Material for this task: Begin

This design comes from an exercise in tuning for small area, a short achievable clock period and few clock cycles per item on the open sky130 flow, not from production work. RTL that was checked went through simulation tests only; none was proved equivalent to the original.

## v6
==> flow/design.v (excerpt) <==
module mul_acc_nn
#(
  parameter int WIDTH = 64,
  parameter int DIGIT = 4
) (
  input  logic               clk,
  input  logic               rst,
  input  logic               start,
  input  logic [WIDTH-1:0]   ina,
  input  logic [WIDTH-1:0]   inb,
  input  logic               acc_en,
  input  logic [2*WIDTH-1:0] acc_in,
  output logic [2*WIDTH-1:0] result,
  output logic               carry,
  output logic               busy,
  output logic               done,
  output logic               ready_n
);
  localparam int K  = 16;
  localparam int NS = 4;
  localparam int ND = 8;
  localparam int SW = 66;
  localparam int XW = 82;
  localparam int CW = 3;
  logic          accept;
  logic          resolve;
  logic [CW-1:0] cnt;
  logic [63:0]   a_q;       
  logic [63:0]   l_q;       
  logic [63:0]   r_q;       
  logic [SW-1:0] s_q;       
  logic [SW-1:0] c_q;       
  logic [K-1:0]  ls_q;      
  logic [K-1:0]  lc_q;      
  logic          ci_q;      
  logic [ND-1:0] bneg_q, bone_q, btwo_q;   
  logic          last_q;    
  logic          xsel_q;    
  logic [ND-1:0] nneg, none, ntwo;
  logic [K:0]    eb;
  logic [63:0]   xa, xr;
  logic [XW-1:0] xs, ys;
  logic [65:0] brow0;
  logic [65:0] brow1;
  ...
==> flow/config.mk <==
export PLATFORM = sky130hd
export DESIGN_NAME = mul_acc_nn
export DESIGN_NICKNAME = mul_acc_nn
export VERILOG_FILES = /design/flow/design.v
export SDC_FILE = /design/flow/constraint.sdc
export NUM_CORES = 4
export LEC_CHECK = 0
export ABC_CLOCK_PERIOD_IN_PS = 3500
export CAP_MARGIN = 20
export CORE_MARGIN = 2
export CORE_UTILIZATION = 55
export PLACE_DENSITY = 0.7
export SLEW_MARGIN = 20
export SYNTH_HIERARCHICAL = 1
export SYNTH_MINIMUM_KEEP_SIZE = 0
==> flow/constraint.sdc <==
create_clock -name core_clock -period 11.0 [get_ports {clk}]
set_input_delay 2.2000 -clock core_clock [delete_from_list [all_inputs] [get_ports {clk}]]
set_output_delay 2.2000 -clock core_clock [all_outputs]
set_load 0.01 [all_outputs]
standard.sh (not shown) runs the stock make flow with config.mk's settings and CLKGATE_MAP_FILE= SYNTH_SCRIPT=/design/flow/synth_recipe.tcl, a recipe that flattens the netlist after the stock synthesis.
==> flow/flow/run.sh <==
#!/bin/bash
# The standard layout (standard.sh), with three changes to how it is made:
#  - after synthesis, flow/downsize.tcl swaps the Booth select AOI cells to single drive;
#  - timing repair aims at a setup slack of SETUP_SLACK_MARGIN ns against the 11 ns clock,
#    so the resizer works toward a shorter period than the clock's;
#  - the ports are buffered by sky130_fd_sc_hd__buf_1 instead of the default delay buffer.
# The clock, the SDC and every other setting are the standard ones.  The make output goes
# to flow.log here; each ORFS step writes its own log under orfs/logs/.
set -euo pipefail
bash standard.sh SETUP_SLACK_MARGIN=7.3 \
  POST_SYNTH_TCL="$PWD/flow/downsize.tcl" \
  BUFFER_PORTS_ARGS="-buffer_cell sky130_fd_sc_hd__buf_1" finish > flow.log 2>&1
==> flow/flow/downsize.tcl <==
# Run after synthesis (POST_SYNTH_TCL): ABC maps the Booth select cell with a double-drive
# AOI; use the single-drive one.  Timing repair upsizes any instance that needs more.
set db [ord::get_db]
set from [$db findMaster sky130_fd_sc_hd__a22oi_2]
set to [$db findMaster sky130_fd_sc_hd__a22oi_1]
set n 0
foreach inst [[ord::get_db_block] getInsts] {
  if {[$inst getMaster] == $from} {
    $inst swapMaster $to
    incr n
  }
}
puts "downsize.tcl: $n a22oi_2 cells now a22oi_1"
v6 went all the way through synthesis, placement and routing and the layout is clean on timing, DRC and antenna.
Background: an optimization exercise with open tools, aiming at small area. Do not read the settings as production practice.
The RTL was checked by simulation tests, not by an equivalence proof against the original design.

== JK ==
==> flow/design.v <==
module umi_merge_addr_eq (
  input  logic [63:0] a,
  input  logic [63:0] q,
  input  logic [4:0]  cnt,
  output logic        eq
);
  logic [5:0]  lo;
  logic [63:5] cy;
  logic [7:0]  blk;    
  assign lo = {1'b0, q[4:0]} + {1'b0, cnt};
  always_comb begin
    blk[0] = lo[5];
    for (int k = 1; k < 8; k++)
      blk[k] = blk[k-1] & (&q[5+8*(k-1) +: 8]);
    for (int i = 5; i < 64; i++) begin
      if ((i - 5) % 8 == 0) cy[i] = blk[(i-5)/8];
      else                  cy[i] = cy[i-1] & q[i-1];
    end
  end
  assign eq = (a == {q[63:5] ^ cy, lo[4:0]});
endmodule
module umi_merge_rot (
  input  logic [63:0] d,
  input  logic [2:0]  b,
  output logic [63:0] r
);
  logic [63:0] r1, r2;
  assign r1 = b[0] ? {d[55:0],  d[63:56]} : d;
  assign r2 = b[1] ? {r1[47:0], r1[63:48]} : r1;
  assign r  = b[2] ? {r2[31:0], r2[63:32]} : r2;
endmodule
module umi_merge_dnext (
  input  logic [31:0]  wr,
  input  logic [31:0]  hold,
  input  logic [63:0]  rot,
  input  logic [255:0] q,
  output logic [255:0] d
);
  always_comb begin
    for (int j = 0; j < 32; j++)
      d[j*8 +: 8] = ({8{wr[j]}} & rot[(j%8)*8 +: 8]) | ({8{hold[j]}} & q[j*8 +: 8]);
  end
endmodule
module umi_merge_hold #(
  parameter int W = 1
) (
  input  logic         wr,
  input  logic         hold,
  input  logic [W-1:0] a,
  input  logic [W-1:0] q,
  output logic [W-1:0] d
);
  assign d = ({W{wr}} & a) | ({W{hold}} & q);
endmodule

Material for this task: End

| Problem statement |
Could you please retype the lines from the start of the data through the line with "parameter int WIDTH", both included, and nothing else?

| Written solution |
This design comes from an exercise in tuning for small area, a short achievable clock period and few clock cycles per item on the open sky130 flow, not from production work. RTL that was checked went through simulation tests only; none was proved equivalent to the original.

## v6
==> flow/design.v (excerpt) <==
module mul_acc_nn
#(
  parameter int WIDTH = 64,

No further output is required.